U.S. Representative Peter Roskam Speaks to Students
February 05, 2010
It might help President Barack Obama achieve health care reform, if Republicans make significant gains in the U.S. House of Representatives, according to Representative Peter Roskam (R, IL), in comments to political science students at Knox College.
Roskam spoke to two classes February 5 on the Knox campus. Photo above, Congressman Roskam encourages Knox students to apply for internships in the nation's capital.
President Obama, Roskam said, "has a political base around him that has very high expectations... And I don't think there was a recognition of his own limitations on being able to [push through the Democratic-backed proposal]."
In spite of Democratic majorities in the House and Senate, there is public opposition to Obama's proposal, Roskam said.
"There's near-national consensus on the problem," Roskam said. "People get it. Health care needs fixing. But the people have looked at this bill, and they've said 'Not this bill.' It's 70-30" against the current Democratic-backed proposal.
Roskam then predicted: "When the November elections change the dynamics in the House, then [President Obama] will have the flexibility to go back to his base and say, 'Look, it's a new environment.'
"The irony is that a Republican majority could be the best thing that ever happened to Barack Obama. He would then have the perfect foil, to explain why he can't move the agenda that he wants... It would force both parties to come and negotiate... and put a more centrist proposal on his desk."
Roskam told the students that he and Obama had served together in the Illinois State Senate. "He's the ultimate pragmatist... a skilled negotiator."
Roskam spoke to students in two courses, American National Government, team-taught by Andrew Civettini, Lane Sunderland and Duane Oldfield; and Religion and Politics, taught by Sue Hulett.

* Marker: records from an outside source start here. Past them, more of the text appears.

<file path="config.mk">
export PLATFORM = sky130hd
export DESIGN_NAME = pipe_hazard_ctrl
export DESIGN_NICKNAME = d
export VERILOG_FILES = /design/src/rtl/pipe_ctrl_pkg.sv /design/src/rtl/intr_arbiter.sv /design/src/rtl/pipe_hazard_ctrl.sv
export SDC_FILE = /design/constraint.sdc
export NUM_CORES = 1
export LEC_CHECK = 0
export ABC_AREA = 1
export CAP_MARGIN = 10
export CORE_AREA = 4 4 91 93
export DETAILED_ROUTE_END_ITERATION = 10
export DIE_AREA = 0 0 95 97
export PLACE_DENSITY_LB_ADDON = 0.25
export SLEW_MARGIN = 30
export SYNTH_ARGS = -nofsm -noshare
export SYNTH_HDL_FRONTEND = slang
export SYNTH_SLANG_ARGS = --single-unit
</file>
<file path="constraint.sdc">
create_clock -name clk -period 1.82 [get_ports clk]
set_input_delay 0.182 -clock clk [delete_from_list [all_inputs] [get_ports clk]]
set_output_delay 0.182 -clock clk [all_outputs]
set_load 0.02 [all_outputs]
</file>
===== config.mk =====
export PLATFORM = sky130hd
export DESIGN_NAME = fp8_mul_host_if
export DESIGN_NICKNAME = d
export VERILOG_FILES = /design/src/rtl/fp8_mul_host_if.sv
export SDC_FILE = /design/constraint.sdc
export NUM_CORES = 1
export LEC_CHECK = 0
export CAP_MARGIN = 25
export CORE_ASPECT_RATIO = 1.75
export CORE_MARGIN = 4
export CORE_UTILIZATION = 39
export CTS_CLUSTER_DIAMETER = 200
export DETAILED_ROUTE_END_ITERATION = 8
export PLACE_DENSITY_LB_ADDON = 0.1
export SETUP_SLACK_MARGIN = 0.3
export SLEW_MARGIN = 25
export SYNTH_ARGS = -nofsm -noshare
export SYNTH_HDL_FRONTEND = slang
export SYNTH_SLANG_ARGS = --single-unit

===== constraint.sdc =====
create_clock -name clk -period 1.65 [get_ports clk]
set_input_delay 0.2475 -clock clk [delete_from_list [all_inputs] [get_ports clk]]
set_output_delay 0.2475 -clock clk [all_outputs]
set_load 0.1 [all_outputs]
<file path="config.mk">
export PLATFORM = sky130hd
export DESIGN_NAME = trng_arbiter_flat
export DESIGN_NICKNAME = d
export VERILOG_FILES = /design/src/rtl/trng_arbiter_if.sv /design/src/rtl/trng_arbiter.sv /design/src/flat_wrapper.sv
export SDC_FILE = /design/constraint.sdc
export NUM_CORES = 1
export LEC_CHECK = 0
export ABC_CLOCK_PERIOD_IN_PS = 1900
export BUFFER_PORTS_ARGS = -buffer_cell sky130_fd_sc_hd__clkbuf_2
export CORE_MARGIN = 4
export CORE_UTILIZATION = 55
export CTS_CLUSTER_SIZE = 16
export DETAILED_ROUTE_END_ITERATION = 12
export MAX_ROUTING_LAYER = met4
export PLACE_DENSITY_LB_ADDON = 0.1
export SYNTH_ARGS = -nofsm -noshare
export SYNTH_HDL_FRONTEND = slang
export SYNTH_SLANG_ARGS = --single-unit
</file>
<file path="constraint.sdc">
create_clock -name clk -period 1.9 [get_ports clk]
set_input_delay 0.095 -clock clk [delete_from_list [all_inputs] [get_ports clk]]
set_output_delay 0.095 -clock clk [all_outputs]
set_load 0.05 [all_outputs]
</file>
**src/rtl/seg_pkg.sv**
```systemverilog
// rtl/seg_pkg.sv - shared types, constants and helpers for the segment scan controller
package seg_pkg;

    typedef enum logic [1:0] {
        IDLE  = 2'd0,
        SHOW  = 2'd1,
        BLANK = 2'd2
    } state_t;

    localparam int DIGIT_W    = 4;
    localparam int MAX_DIGITS = 8;

    function automatic logic [MAX_DIGITS-1:0] onehot(input logic [2:0] idx);
        onehot      = '0;
        onehot[idx] = 1'b1;
    endfunction

endpackage

```
**src/rtl/seg_scan_prescaler.sv**
```systemverilog
// rtl/seg_scan_prescaler.sv - per-digit slot counter with terminal-count tick
module seg_scan_prescaler #(
    parameter  int CLK_DIV = 50000,
    localparam int CNT_W   = $clog2(CLK_DIV)
) (
    input  logic clk,
    input  logic rst,
    input  logic i_inc,
    input  logic i_clr,
    output logic o_tick
);

    logic [CNT_W-1:0] r_cnt;

    assign o_tick = (r_cnt == CNT_W'(CLK_DIV - 1));

    // Count lit cycles within a slot; wrap at terminal count, clear has priority
    always_ff @(posedge clk or posedge rst) begin
        if (rst) begin
            r_cnt <= '0;
        end else if (i_clr) begin
            r_cnt <= '0;
        end else if (i_inc) begin
            r_cnt <= o_tick ? '0 : r_cnt + CNT_W'(1);
        end
    end

endmodule

```
**src/rtl/seg_scan_ctrl.sv**
```systemverilog
// rtl/seg_scan_ctrl.sv - multiplexed 7-segment scan controller driving one shared decoder
module seg_scan_ctrl
    import seg_pkg::*;
#(
    parameter int NUM_DIGITS = 4,
    parameter int CLK_DIV    = 50000
) (
    input  logic                          clk,
    input  logic                          rst,
    input  logic                          en,
    input  logic                          load,
    input  logic [DIGIT_W*NUM_DIGITS-1:0] din,
    input  logic [NUM_DIGITS-1:0]         dp_in,
    input  logic                          blank_lz,
    output logic [DIGIT_W-1:0]            bcd,
    output logic                          dp,
    output logic [NUM_DIGITS-1:0]         an,
    output logic                          frame_done,
    output logic                          pending
);

    localparam int IDX_W = $clog2(NUM_DIGITS);

    state_t                        r_state;
    state_t                        w_state_next;
    logic [IDX_W-1:0]              r_idx;
    logic [IDX_W-1:0]              w_idx_next;
    logic                          w_tick;

    logic [DIGIT_W*NUM_DIGITS-1:0] r_disp;
    logic [NUM_DIGITS-1:0]         r_dpreg;
    logic [DIGIT_W*NUM_DIGITS-1:0] r_shadow;
    logic [NUM_DIGITS-1:0]         r_shadow_dp;
    logic                          r_pending;
    logic [DIGIT_W*NUM_DIGITS-1:0] w_disp_next;
    logic [NUM_DIGITS-1:0]         w_dpreg_next;
    logic                          w_boundary;
    logic                          w_xfer;

    logic [NUM_DIGITS-1:0]         w_lz;
    logic                          w_digit_blank;
    logic [NUM_DIGITS-1:0]         w_an_next;
    logic [DIGIT_W-1:0]            w_bcd_next;
    logic                          w_dp_next;
    logic                          w_fd_next;

    logic [NUM_DIGITS-1:0]         r_an;
    logic [DIGIT_W-1:0]            r_bcd;
    logic                          r_dp;
    logic                          r_frame_done;

    // Counter only advances while a digit is lit; dropping en restarts the slot
    seg_scan_prescaler #(
        .CLK_DIV (CLK_DIV)
    ) u_prescaler (
        .clk    (clk),
        .rst    (rst),
        .i_inc  (r_state == SHOW),
        .i_clr  (!en),
        .o_tick (w_tick)
    );

    // Scan state register
    always_ff @(posedge clk or posedge rst) begin
        if (rst) begin
            r_state <= IDLE;
            r_idx   <= '0;
        end else begin
            r_state <= w_state_next;
            r_idx   <= w_idx_next;
        end
    end

    // Next-state: lit slot, one blank gap, advance digit; en low aborts to IDLE
    always_comb begin
        w_state_next = r_state;
        w_idx_next   = r_idx;
        case (r_state)
            IDLE: begin
                w_idx_next = '0;
                if (en) w_state_next = SHOW;
            end
            SHOW: begin
                if (w_tick) w_state_next = BLANK;
            end
            BLANK: begin
                w_state_next = SHOW;
                w_idx_next   = (r_idx == IDX_W'(NUM_DIGITS - 1)) ? '0 : r_idx + IDX_W'(1);
            end
            default: begin
                w_state_next = IDLE;
                w_idx_next   = '0;
            end
        endcase
        if (!en) begin
            w_state_next = IDLE;
            w_idx_next   = '0;
        end
    end

    // Shadow moves to the display only at a frame boundary or while idle,
    // so a frame never shows a mix of old and new digits
    assign w_boundary   = (r_state == BLANK) && (r_idx == IDX_W'(NUM_DIGITS - 1));
    assign w_xfer       = r_pending && (w_boundary || (r_state == IDLE));
    assign w_disp_next  = w_xfer ? r_shadow    : r_disp;
    assign w_dpreg_next = w_xfer ? r_shadow_dp : r_dpreg;

    // Double buffer update; a load in the boundary cycle stays pending for the next frame
    always_ff @(posedge clk or posedge rst) begin
        if (rst) begin
            r_disp      <= '0;
            r_dpreg     <= '0;
            r_shadow    <= '0;
            r_shadow_dp <= '0;
            r_pending   <= 1'b0;
        end else begin
            r_disp  <= w_disp_next;
            r_dpreg <= w_dpreg_next;
            if (load) begin
                r_shadow    <= din;
                r_shadow_dp <= dp_in;
                r_pending   <= 1'b1;
            end else if (w_xfer) begin
                r_pending   <= 1'b0;
            end
        end
    end

    // w_lz[k] is set when digit k and every higher digit is zero with no decimal point
    always_comb begin
        logic v_acc;
        w_lz  = '0;
        v_acc = 1'b1;
        for (int k = NUM_DIGITS - 1; k >= 0; k--) begin
            v_acc   = v_acc && (w_disp_next[k*DIGIT_W +: DIGIT_W] == '0) && !w_dpreg_next[k];
            w_lz[k] = v_acc;
        end
    end

    // Output values for the upcoming cycle, derived from next state so outputs can be registered
    always_comb begin
        w_digit_blank = blank_lz && (w_idx_next != '0) && w_lz[w_idx_next];
        w_an_next     = '0;
        w_bcd_next    = r_bcd;
        w_dp_next     = r_dp;
        if (w_state_next == SHOW) begin
            w_bcd_next = w_disp_next[w_idx_next*DIGIT_W +: DIGIT_W];
            w_dp_next  = w_dpreg_next[w_idx_next];
            if (!w_digit_blank) begin
                w_an_next = NUM_DIGITS'(onehot(3'(w_idx_next)));
            end
        end
        w_fd_next = (w_state_next == BLANK) && (w_idx_next == IDX_W'(NUM_DIGITS - 1));
    end

    // Registered decoder and digit-enable outputs; reset darkens the display immediately
    always_ff @(posedge clk or posedge rst) begin
        if (rst) begin
            r_an         <= '0;
            r_bcd        <= '0;
            r_dp         <= 1'b0;
            r_frame_done <= 1'b0;
        end else begin
            r_an         <= w_an_next;
            r_bcd        <= w_bcd_next;
            r_dp         <= w_dp_next;
            r_frame_done <= w_fd_next;
        end
    end

    assign an         = r_an;
    assign bcd        = r_bcd;
    assign dp         = r_dp;
    assign frame_done = r_frame_done;
    assign pending    = r_pending;

endmodule

```
$ cat config.mk
export PLATFORM = sky130hd
export DESIGN_NAME = fan_tach_meter
export DESIGN_NICKNAME = d
export VERILOG_FILES = /design/src/rtl/fan_tach_meter.sv
export SDC_FILE = /design/constraint.sdc
export NUM_CORES = 1
export LEC_CHECK = 0
export CORE_MARGIN = 4
export CORE_UTILIZATION = 50
export CTS_CLUSTER_DIAMETER = 150
export DETAILED_ROUTE_END_ITERATION = 10
export PLACE_DENSITY = 0.7
export SYNTH_ARGS = -nofsm -noshare
export SYNTH_HDL_FRONTEND = slang
export SYNTH_SLANG_ARGS = --single-unit
export TNS_END_PERCENT = 5
$ cat constraint.sdc
create_clock -name clk_in -period 2.6 [get_ports clk_in]
set_input_delay 0.52 -clock clk_in [delete_from_list [all_inputs] [get_ports clk_in]]
set_output_delay 0.52 -clock clk_in [all_outputs]
set_load 0.05 [all_outputs]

Roskam told the students that growth of government, and growth of the national debt, threatened their future. "Be very careful, because the temptation is when some folks say, 'We know that unemployment is 10% and rising, and there's a lot of uncertainty in the world. We will take the uncertainty away, and we will give you stability, and all we want is you to give up your freedom. ' That is the national conversation that you find yourself in, in 2010. I hope that you will pick a side and that you'll pick the right side, and that ultimately you'll come in with a responsibility and an understanding of the impact that you have."
Roskam also held a media availability in the Alumni Room of Old Main. The new media environment -- Internet, social media and 24-hour news channels -- is having positive and negative effects, Roskam told reporters. "The good news is that international events become localized... The Haiti earthquake almost became a local event, because media on the ground communicated back quickly, and people were able to click on their cell phones and contribute $10, which raised millions of dollars in the twinkling of an eye. The insidious side is the demand [created by continuous news coverage]. What if there's no news? What if you have to think something through? That sort of drive doesn't lend itself to contemplation."